On April 1, 2020, ElsaMarie DSilva and Prathima Manohar both alumni of Stanford Centre of Democracy Development and Rule of Law’s (CDDRL) Leadership Network for Change with Skill Virtual World Forum hosted a webinar on Building Inclusive Cities to explore the ideas for urbanism and programming on the growing concerns and issues within the marginalized communities such as migrant and daily wage workers in our cities. The coronavirus pandemic has put a spotlight on the utter helplessness of the marginalized communities during the pandemic.
An urban development thought leader Jagan Shah, senior advisor to Department for International Development(DFID), lent perspective to the discussion regarding different ideas of inclusive cities that values and respects the diversity of its people and their need for equality.
The discussion highlights the following themes:
● In India, 90% of people working in the informal economy are at risk of falling deeper into
poverty during this crisis leading to limited or no resources to sustain.
● A larger population of migrant and daily wage workers end up living in slums and have little or
no access to basic services. This flags concerns over executing social distancing.
● During the lockdown, the lack of coordination among governments and stakeholders have
contributed to non-accomodation of a major part of the population.
● Covid-19 has resulted in unintended consequence of gender based violence.

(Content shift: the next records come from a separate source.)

### src/rtl/mem_port_arbiter.sv
// Arbitrates one single-ported memory between instruction fetch and data access,
// holding each result until the pipeline advances and driving the global stall.
module mem_port_arbiter #(
  parameter int          TIMEOUT  = 64,
  parameter logic [31:0] ERR_DATA = 32'h0000_0000
) (
  input  logic        clk_i,
  input  logic        rst_i,
  input  logic        if_req_i,
  input  logic [31:0] if_addr_i,
  output logic [31:0] if_rdata_o,
  output logic        if_ok_o,
  input  logic        dm_rd_i,
  input  logic        dm_wr_i,
  input  logic [31:0] dm_addr_i,
  input  logic [31:0] dm_wdata_i,
  input  logic [3:0]  dm_be_i,
  output logic [31:0] dm_rdata_o,
  output logic        dm_ok_o,
  output logic        stall_o,
  output logic        mem_req_o,
  output logic        mem_we_o,
  output logic [31:0] mem_addr_o,
  output logic [31:0] mem_wdata_o,
  output logic [3:0]  mem_be_o,
  input  logic        mem_ack_i,
  input  logic [31:0] mem_rdata_i,
  output logic        bus_err_o
);

  localparam int CW = (TIMEOUT > 2) ? $clog2(TIMEOUT) : 1;
  localparam logic [CW-1:0] WAIT_LAST = CW'(TIMEOUT - 1);

  typedef enum logic [1:0] {
    IDLE     = 2'b00,
    SERVE_IF = 2'b01,
    SERVE_DM = 2'b10
  } state_t;

  state_t      state_q, state_d;
  logic        mem_req_q, mem_req_d;
  logic        mem_we_q, mem_we_d;
  logic [31:0] mem_addr_q, mem_addr_d;
  logic [31:0] mem_wdata_q, mem_wdata_d;
  logic [3:0]  mem_be_q, mem_be_d;
  logic        if_ok_q, if_ok_d;
  logic        dm_ok_q, dm_ok_d;
  logic [31:0] if_rdata_q, if_rdata_d;
  logic [31:0] dm_rdata_q, dm_rdata_d;
  logic        bus_err_q, bus_err_d;
  logic [CW-1:0] wcnt_q, wcnt_d;

  logic dm_req_s;
  logic stall_s;

  assign dm_req_s = dm_rd_i | dm_wr_i;
  assign stall_s  = (if_req_i & ~if_ok_q) | (dm_req_s & ~dm_ok_q);

  // State and output registers
  always_ff @(posedge clk_i) begin
    if (rst_i) begin
      state_q     <= IDLE;
      mem_req_q   <= 1'b0;
      mem_we_q    <= 1'b0;
      mem_addr_q  <= 32'h0000_0000;
      mem_wdata_q <= 32'h0000_0000;
      mem_be_q    <= 4'b0000;
      if_ok_q     <= 1'b0;
      dm_ok_q     <= 1'b0;
      if_rdata_q  <= 32'h0000_0000;
      dm_rdata_q  <= 32'h0000_0000;
      bus_err_q   <= 1'b0;
      wcnt_q      <= '0;
    end else begin
      state_q     <= state_d;
      mem_req_q   <= mem_req_d;
      mem_we_q    <= mem_we_d;
      mem_addr_q  <= mem_addr_d;
      mem_wdata_q <= mem_wdata_d;
      mem_be_q    <= mem_be_d;
      if_ok_q     <= if_ok_d;
      dm_ok_q     <= dm_ok_d;
      if_rdata_q  <= if_rdata_d;
      dm_rdata_q  <= dm_rdata_d;
      bus_err_q   <= bus_err_d;
      wcnt_q      <= wcnt_d;
    end
  end

  // Next-state: grant in IDLE (data side first), complete or abort in SERVE
  always_comb begin
    state_d     = state_q;
    mem_req_d   = mem_req_q;
    mem_we_d    = mem_we_q;
    mem_addr_d  = mem_addr_q;
    mem_wdata_d = mem_wdata_q;
    mem_be_d    = mem_be_q;
    if_ok_d     = if_ok_q;
    dm_ok_d     = dm_ok_q;
    if_rdata_d  = if_rdata_q;
    dm_rdata_d  = dm_rdata_q;
    bus_err_d   = bus_err_q;
    wcnt_d      = wcnt_q;

    // The pipeline advances on this edge, so the next cycle starts fresh.
    if (!stall_s) begin
      if_ok_d = 1'b0;
      dm_ok_d = 1'b0;
    end else begin
      if_ok_d = if_ok_q;
      dm_ok_d = dm_ok_q;
    end

    case (state_q)
      IDLE: begin
        if (dm_req_s && !dm_ok_q) begin
          state_d     = SERVE_DM;
          mem_req_d   = 1'b1;
          mem_we_d    = dm_wr_i;
          mem_addr_d  = dm_addr_i;
          mem_wdata_d = dm_wdata_i;
          mem_be_d    = dm_wr_i ? dm_be_i : 4'b1111;
          wcnt_d      = '0;
        end else if (if_req_i && !if_ok_q) begin
          state_d     = SERVE_IF;
          mem_req_d   = 1'b1;
          mem_we_d    = 1'b0;
          mem_addr_d  = if_addr_i;
          mem_wdata_d = 32'h0000_0000;
          mem_be_d    = 4'b1111;
          wcnt_d      = '0;
        end else begin
          state_d = IDLE;
        end
      end
      SERVE_IF: begin
        if (mem_ack_i) begin
          if_rdata_d = mem_rdata_i;
          if_ok_d    = 1'b1;
          mem_req_d  = 1'b0;
          state_d    = IDLE;
        end else if (wcnt_q == WAIT_LAST) begin
          if_rdata_d = ERR_DATA;
          if_ok_d    = 1'b1;
          bus_err_d  = 1'b1;
          mem_req_d  = 1'b0;
          state_d    = IDLE;
        end else begin
          wcnt_d = wcnt_q + CW'(1);
        end
      end
      SERVE_DM: begin
        if (mem_ack_i) begin
          if (!mem_we_q) begin
            dm_rdata_d = mem_rdata_i;
          end else begin
            dm_rdata_d = dm_rdata_q;
          end
          dm_ok_d   = 1'b1;
          mem_req_d = 1'b0;
          state_d   = IDLE;
        end else if (wcnt_q == WAIT_LAST) begin
          // Aborted stores keep the last load result.
          if (!mem_we_q) begin
            dm_rdata_d = ERR_DATA;
          end else begin
            dm_rdata_d = dm_rdata_q;
          end
          dm_ok_d   = 1'b1;
          bus_err_d = 1'b1;
          mem_req_d = 1'b0;
          state_d   = IDLE;
        end else begin
          wcnt_d = wcnt_q + CW'(1);
        end
      end
      default: begin
        state_d   = IDLE;
        mem_req_d = 1'b0;
      end
    endcase
  end

  assign if_rdata_o  = if_rdata_q;
  assign if_ok_o     = if_ok_q;
  assign dm_rdata_o  = dm_rdata_q;
  assign dm_ok_o     = dm_ok_q;
  assign stall_o     = stall_s;
  assign mem_req_o   = mem_req_q;
  assign mem_we_o    = mem_we_q;
  assign mem_addr_o  = mem_addr_q;
  assign mem_wdata_o = mem_wdata_q;
  assign mem_be_o    = mem_be_q;
  assign bus_err_o   = bus_err_q;

endmodule

### config.mk
export PLATFORM = sky130hd
export DESIGN_NAME = mem_port_arbiter
export DESIGN_NICKNAME = d
export VERILOG_FILES = /design/src/rtl/mem_port_arbiter.sv
export SDC_FILE = /design/constraint.sdc
export NUM_CORES = 1
export LEC_CHECK = 0
export BUFFER_PORTS_ARGS = -buffer_cell sky130_fd_sc_hd__buf_2
export CAP_MARGIN = 20
export CORE_MARGIN = 5
export CORE_UTILIZATION = 46
export DETAILED_ROUTE_END_ITERATION = 8
export PLACE_DENSITY = 0.92
export SYNTH_ARGS = -nofsm -noshare
export SYNTH_HDL_FRONTEND = slang
export SYNTH_SLANG_ARGS = --single-unit
### constraint.sdc
create_clock -name clk_i -period 2 [get_ports clk_i]
set_input_delay 0.1 -clock clk_i [delete_from_list [all_inputs] [get_ports clk_i]]
set_output_delay 0.1 -clock clk_i [all_outputs]
set_load 0.005 [all_outputs]
==> metrics.md, run 1 <==
| Metric | Value |
|---|---|
| Status | finished with violations |
| Failing checks | design-rule violations |
| Yosys reg bits | 145 |
| Violation count after the first detailed-route iteration | 492 |
| WS Path Type | reg -> reg |
| CP cell instances | inv_1, ha_2, inv_2, a21oi_4, buf_12, nor2_1, a311oi_1 |
| Ys Warns | 0 |
| Clk_lat worst skew | 0.41 ns |
| Crit path arrival time | around 2.2 ns |
| Total GRT Usage | 0.2828 |
| Netlist cell types | 50 |
| # H-tree levels | 4 |
| RePlAce Congestion | 0.8330 |
| P&R area growth vs syn | 56.93% |
| CP max stage cell | a311oi_1 |
| CP max FO | 68 |
| Most frequent cells in the layout | buf_2 (274), dfxtp_1 (145), nor2_1 (107) |
| Starting density of the core | 0.4721 |
| Total grt overflow | 0 |
| Slew Limit Fails | 0 |
| Asr flop ratio synth | 0 |
| EDFF count, synth | 0 |
| Maximum number of pins on one net before global-route repair | 69 |
| Layout cell share with drive strength beyond 1 | 0.3401 |
| Synth Instances | 607 |
| Core footprint | ~12000 um^2 |
| Worst-path clk slew | 0.06 ns |
| Relative slew slack | 0.5568 |
| Routed vias | 6193 |
| Avg Vias per Cell | around 5.4 |
| Final core utilization | 0.7409 |
| Slowest stage delay, CP | 0.44 ns |
| Antenna Violating Nets Remaining | 0 |
| Finished Layout Cells | 1149 |
| Total Wirelength | 21310 um |
| Critical Path End Type | flip-flop |
| Seq/Total Area, Yosys | 0.5098 |
| Worst slew pin tran | about 0.66 ns |
| TritonCTS clock tree | done |
| Hold Vio Cnt, Final | 0 |
| Min cycle time layout | 1.943 ns |
| Peak supply drop | roughly 0.56 mV |
| Hpwl dp | 11930 um |
| Ports | 276 |
| Largest cells by area after synthesis | dfxtp_1 (51%), nor2_1 (7.1%), mux2i_1 (6.0%), a22o_1 (4.9%), a311oi_1 (4.9%) |
| CTS Sinks | 145 |
| Die area | 14700 um^2 |
| Total of max-cap violations | 0 |
| Buf/Inv on CP | 3 |
| Pwr Density | 948.7 nW/um^2 |
| Die Wd | about 120 um |
| Antenna violations before repair | 2 |
| Most common cell after layout, fill and taps aside | buf_2 |
| DRT Pass-1 Iters | 7 |
| Clock buffer count from CTS | 17 |
| Num rows | 40 |
| Type of origin of the critical path | flip-flop |
| Fmax achieved | 514.7 MHz |
| Port Buffers | ~280 |
| Final setup fails | 0 |
| CTS root buffer | clkbuf_16 |
| Req. time, crit path | 2.26 ns |
| Hold WC Path Type | in -> reg |
| Hold WS | roughly 0.043 ns |
| Synth top area share | 0.5098 |
| Mapped cell area | 5694 um^2 |
| Worst path top cell family by delay | compound AO/OA/AOI/OAI gates |
| Leak | 0.004202 uW |
| Syn Nets | 749 |
| Avg WL per Cell | 18.54 um |
| CTS max path bufs | 2 |
| Ys flop type | dfxtp_1 |
| Post-Syn Area per Cell | 9.381 um^2 |
| DRC Markers | 1 |
| Worst clock skew | 0.008094 ns |
| Die Y-Extent | 121.3 um |
| NumNets Final | 1108 |
| Synth area leader | dfxtp_1 |
| First-pass GRT wire length | 33200 um |
| RSZ-0062 raised after global routing | false |
| Post-Place Cells | about 1000 |
| Fin crit share | 0.9714 |
| Vias in the first global route | roughly 6500 |
| Setup TNS Final | 0 ns |
| Fillcell total | 828 |
-- routing by layer --
layer	wire (um)	share of wire	vias up	GRT usage
met5	0	0	-	0
li1	-	-	2854	-
met3	1703	0.080	102	0.07552
met4	1116	0.052	0	0.1758
met1	7682	0.36	2872	0.3021
met2	10810	0.51	365	0.4943
-- worst paths after layout --
check / start / endpoint / slack (ns) / cells after the start
worst max-delay path: state_q[0]$_SDFFE_PP0P_ / mem_addr_o[18]$_SDFFE_PP0P_ / 0.06 / 7
worst min-delay path: mem_rdata_i[12] / if_rdata_o[12]$_SDFFE_PP0P_ / 0.04 / 3
worst max register to register: state_q[0]$_SDFFE_PP0P_ / mem_addr_o[18]$_SDFFE_PP0P_ / 0.06 / 7
worst min register to register: if_rdata_o[12]$_SDFFE_PP0P_ / if_rdata_o[12]$_SDFFE_PP0P_ / 0.47 / 1
-- registers in the layout, summed over array words and instances, names as in the netlist --
name and cells:
if_rdata_o 32, mem_we_o 1, bus_err_o 1, if_ok_o 1, state_q 2, mem_wdata_o 32
mem_be_o 4, dm_rdata_o 32, wcnt_q 6, mem_req_o 1, dm_ok_o 1, mem_addr_o 32
-- through the flow --
step	setup slack (ns)	area, um^2	power [uW]
4_1_cts	0.1028	8924	8400
6_report	0.05710	8936	8478
5_1_grt	0.02413	8936	8790
2_1_floorplan	0.2525	5694	4006
3_3_place_gp	0.1535	7216	4511
3_5_place_dp	0.07503	7216	4550
-- worst min-delay path, stage by stage --
cell	delay, ns
buf_2	0.07
and2_1	0.13
a22o_1	0.12
-- where the power goes --
| part | total (uW) | internal [uW] | switching, uW |
|---|---|---|---|
| Combinational | 1510 | 702 | 809 |
| Clock | 3720 | 2540 | 1180 |
| Sequential | 3250 | 3110 | 133 |
-- final cells by class --
cell class                      instances  area [um^2]  share of cell area
Sequential cell                       145         2903              0.3248
Multi-Input combinational cell        405         2546              0.2849
Timing Repair Buffer                  389         2535              0.2837
Clock buffer                           24        511.7             0.05727
Tap cell                              168        210.2             0.02352
Clock inverter                          8        195.2             0.02184
Inverter                                8        30.03            0.003360
Antenna cell                            2        5.005           0.0005601
-- Yosys cell counts, types with 2 or more instances --
master,instances
mux2i_1,34
a31oi_1,2
buf_1,2
nand2_1,70
nor2b_1,5
a311o_1,2
dfxtp_1,145
nand3_1,4
clkbuf_1,29
inv_1,6
a22o_1,32
and2_1,33
o32ai_1,2
nor2_1,108
nand3b_1,2
buf_4,3
nand2b_1,2
a21oi_1,4
or4_1,2
buf_6,4
buf_2,11
nor3_1,10
a311oi_1,32
ha_1,4
a22oi_1,34
-- repair_timing --
item | in CTS | in global routing
setup buffers | 0 | 0
endpoints found under the setup margin | 0 | 16
hold endpoints to repair | 68 | 0
resized for setup | 0 | 2
hold buffers | 100 | 0
-- cells by family after synthesis --
kind of cell | count (synthesis) | synth area share
flops | 145 | 0.5098
buf+inv | 57 | 0.04724
mux | 35 | 0.06175
simple gates | 242 | 0.1885
fa+ha+maj | 4 | 0.008790
compound gates | 124 | 0.1839
Power figures use the tool's default switching activity.
==> run 2: changes to the inputs <==
Settings changed: CORE_MARGIN 5 to default.
==> run 2 against run 1 <==
The flow now finishes without violations. Register-to-register slack improved by 0.11 ns. Non-clock buffer count is the same. Clock power fell by 17%.
==> metrics.md, run 2 (synthesis gave the netlist of run 1 again) <==
| Metric | Value |
|---|---|
| Clock buffer count from CTS | 17 (unchanged) |
| Antenna cells | 0 (was 2) |
| Levels on crit path | 7 (unchanged) |
| Maximum number of pins on one net before global-route repair | 69 (unchanged) |
| CTS max path bufs | 2 (unchanged) |
| CP max FO | 32 (was 68) |
| Critical Path End Type | flip-flop (unchanged) |
| Fmax achieved | 546.4 MHz (was 514.7 MHz) |
| Setup bufs post-CTS | 0 (unchanged) |
| Total Wirelength | 18790 um (was 21310 um) |
| Starting density of the core | 0.4721 (unchanged) |
| Die Y-Extent | 113.3 um (was 121.3 um) |
| Avg WL per Cell | 16.38 um (was 18.54 um) |
| Hold WC Path Type | in -> reg (unchanged) |
| Hold WS | 0.03792 ns (was 0.04313 ns) |
| RR Startpoint | state_q[0]$_SDFFE_PP0P_ (unchanged) |
| DRC Markers | 0 (was 1) |
| Type of origin of the critical path | flip-flop (unchanged) |
| RePlAce Congestion | 0.7927 (was 0.8330) |
| Worst-path clk slew | 0.06 ns (about the same) |
| Core footprint | 12060 um^2 (unchanged) |
| Ports | 276 (unchanged) |
| Die area | 12830 um^2 (was 14700 um^2) |
| TritonCTS clock tree | done (unchanged) |
| Min cycle time layout | 1.830 ns (was 1.943 ns) |
| Layout cell share with drive strength beyond 1 | 0.3412 (was 0.3401) |
| R2R setup slack | 0.17 ns (was 0.06 ns) |
| Violation count after the first detailed-route iteration | 450 (was 492) |
| CP cell instances | inv_1, ha_1, clkinv_1, o41ai_4, buf_12, mux2i_1, nor2_1 (was inv_1, ha_2, inv_2, a21oi_4, buf_12, nor2_1, a311oi_1) |
| RSZ-0062 raised after global routing | false (unchanged) |
| Die Wd | 113.3 um (was 121.3 um) |
| Worst slew pin tran | 0.7889 ns (was 0.6648 ns) |
| Hpwl dp | 10740 um (was 11930 um) |
| Crit path launch | state_q[0]$_SDFFE_PP0P_ (unchanged) |
| Avg Vias per Cell | 5.327 (was 5.390) |
| Peak supply drop | 0.5424 mV (was 0.5573 mV) |
| Relative slew slack | 0.4717 (was 0.5568) |
| Setup TNS Final | 0 ns (unchanged) |
| Total grt overflow | 0 (unchanged) |
| Register area | 2903 um^2 (unchanged) |
| Area of the multi-input gates | 2541 um^2 (was 2546 um^2) |
| Slowest stage delay, CP | 0.38 ns (was 0.44 ns) |
| Total GRT Usage | 0.2892 (was 0.2828) |
| CTS root buffer | clkbuf_16 (unchanged) |
| Clk_lat worst skew | 0.41 ns (about the same) |
| Antenna Violating Nets Remaining | 0 (unchanged) |
| Crit path arrival time | 2.10 ns (was 2.21 ns) |
| NumNets Final | 1108 (unchanged) |
| CTS Sinks | 145 (unchanged) |
| Worst path top cell family by delay | buffers and inverters (was compound AO/OA/AOI/OAI gates) |
| First-pass GRT wire length | 29270 um (was 33200 um) |
| R2R Path End | dm_rdata_o[18]$_SDFFE_PP0P_ (was mem_addr_o[18]$_SDFFE_PP0P_) |
| Slew Limit Fails | 0 (unchanged) |
| Fin crit share | 0.9151 (was 0.9714) |
| Final setup fails | 0 (unchanged) |
| Fillcell total | 845 (was 828) |
| Hold Vio Cnt, Final | 0 (unchanged) |
| Num rows | 40 (unchanged) |
| Critical Path Sink | dm_rdata_o[18]$_SDFFE_PP0P_ (was mem_addr_o[18]$_SDFFE_PP0P_) |
| WS Path Type | reg -> reg (unchanged) |
| Req. time, crit path | 2.27 ns (was 2.26 ns) |
| Vias in the first global route | 6083 (was 6477) |
| Status | finished clean (was finished with violations) |
| Antenna violations before repair | 0 (was 2) |
| Total of max-cap violations | 0 (unchanged) |
| # H-tree levels | 4 (unchanged) |
| Most common cell after layout, fill and taps aside | buf_2 (unchanged) |
| Worst Reg2Reg Path Length in Cells | 7 (unchanged) |
| Routed vias | 6110 (was 6193) |
| Port Buffers | 275 (unchanged) |
| Leak | 0.004145 uW (was 0.004202 uW) |
| Worst clock skew | 0.007189 ns (was 0.008094 ns) |
| CP max stage cell | o41ai_4 (was a311oi_1) |
| DRT Pass-1 Iters | 5 (was 7) |
| P&R area growth vs syn | 54.49% (was 56.93%) |
| Buf/Inv on CP | 3 (unchanged) |
| Most frequent cells in the layout | buf_2 (274), dfxtp_1 (145), nor2_1 (107) (unchanged) |
| Pwr Density | 884.9 nW/um^2 (was 948.7 nW/um^2) |
[run 2: cell count changes in the layout (fill, tap and decap cells not counted), sizes merged]
cell	delta
diode	-2
bufinv	-4
clkinvlp	+1
clkbuf	-6
inv	+2
clkinv	+7
[run 2: report_power, final]
group | switching, uW | leakage (uW) | internal [uW]
registers | 127 | 0.00119 | 3110
clock network | 1220 | 0.000282 | 1860
logic | 765 | 0.00268 | 700
total | 2110 | 0.00414 | 5680
[run 2: through the flow]
stage | cells | utilization | power (uW) | setup slack, ns | cell area, um^2
after global routing | 1147 | 0.7294 | 8125 | 0.006214 | 8797
after detailed placement | 1015 | 0.5982 | 4533 | 0.1787 | 7216
after floorplan | 607 | - | 4006 | 0.2525 | 5694
after global placement | 1015 | 0.5982 | 4497 | 0.2469 | 7216
final | 1147 | 0.7294 | 7785 | 0.1698 | 8797
after CTS | 1147 | 0.7291 | 7753 | 0.1564 | 8795
[run 2: what timing repair did]
action	in CTS	in global routing
gates resized for setup	0	1
hold endpoints to repair	69	0
hold buffers	100	0
setup endpoints to repair	0	1
[run 2: layout make-up]
type                    instances  share of cell area
clock buffers                  18             0.04992
inverters                       8            0.003413
well taps                     168             0.02389
flip-flops and latches        145              0.3300
clock inverters                14             0.01579
multi-input cells             405              0.2889
repair buffers                389              0.2882
[run 2: metal layers]
| metal | vias up | global-route usage | share of wire | routed length, um |
|---|---|---|---|---|
| met2 | 349 | 0.4916 | 0.49 | 9186 |
| met4 | 0 | 0.2114 | 0.057 | 1073 |
| met3 | 93 | 0.08463 | 0.071 | 1339 |
| met1 | 2805 | 0.3059 | 0.38 | 7186 |
| met5 | - | 0 | 0 | 0 |
| li1 | 2863 | - | - | - |
[run 2: how the worst min path moves through the flow]
stage,cells past startpoint,endpoint,start
after floorplan,2,mem_addr_o[0]$_SDFFE_PP0P_,dm_addr_i[0]
after global placement,3,mem_wdata_o[26]$_SDFFE_PP0P_,dm_wdata_i[26]
after detailed placement,3,mem_wdata_o[4]$_SDFFE_PP0P_,dm_wdata_i[4]
after CTS,3,mem_be_o[0]$_SDFFE_PP0P_,dm_be_i[0]
after global routing,3,if_rdata_o[21]$_SDFFE_PP0P_,mem_rdata_i[21]
final,3,if_rdata_o[6]$_SDFFE_PP0P_,mem_rdata_i[6]
[run 2: worst reg2reg max path, stage by stage, from the launching register on]
cell      delay, ns
dfxtp_1        0.31
inv_1          0.10
ha_1           0.20
clkinv_1       0.11
o41ai_4        0.38
buf_12         0.29
mux2i_1        0.24
nor2_1         0.07
==> run 3: changes to the inputs <==
Settings changed: CORE_UTILIZATION 46 to 48, CTS_BUF_LIST from default to sky130_fd_sc_hd__clkbuf_2 sky130_fd_sc_hd__clkbuf_4 sky130_fd_sc_hd__clkbuf_8, PLACE_DENSITY 0.92 to 0.83.
==> run 3 against run 2 <==
Non-clock buffer count increased by 24. Final cell count down 0.17%. Routed wire length grew 3.8%. Power shrank 11%. Cell area stayed put. Register-to-register slack is essentially flat. Critical endpoint is now stall_o. Core utilization grew 3.8 points. Worst hold slack worse by 0.0088 ns. Count of clock-buffer cells in the layout is 7 higher. Sequential share of layout area did not move. Die area decreased by 4.1%. Combinational power is 3% higher.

● Segregation of land uses i.e. exclusionary zoning has led to economic segregation.
● We need to think about generating a new economy at that local level. Even food production could
be an economic activity that can be reoriented with regards to both, production for consumption
and production for participation. This also forces us to rethink food supplies.
● In order to devise social distancing-enabled low-income housing design, we need Smart Cities for
integrated command and control centers to improve the social, physical and economic
infrastructure of cities.
● Hybrid systems are the key for decentralisation of essential services. Here, the focus should be on empowerment of local bodies and the system that connects them with the government.
● Gendered exclusion that has been practiced is something to rethink. There is a need to fill these
gender gaps in order to have far more safe and secure cities.
● Cities should be thought of as public spaces and designed on the perspectives of those who have been excluded. Architecture and Urbanism disciplines should retain on making inclusive cities. This requires multidisciplinary professionals who recognise the human dimension of cities and build more efficient, productive, inclusive and healthiest cities.
“When we look outside (under Covid- 19 lockdown) at the cities we built, we realise they were built for exclusion. We have to rethink cities so that they are safer and more inclusive.” concluded Jagan Shah.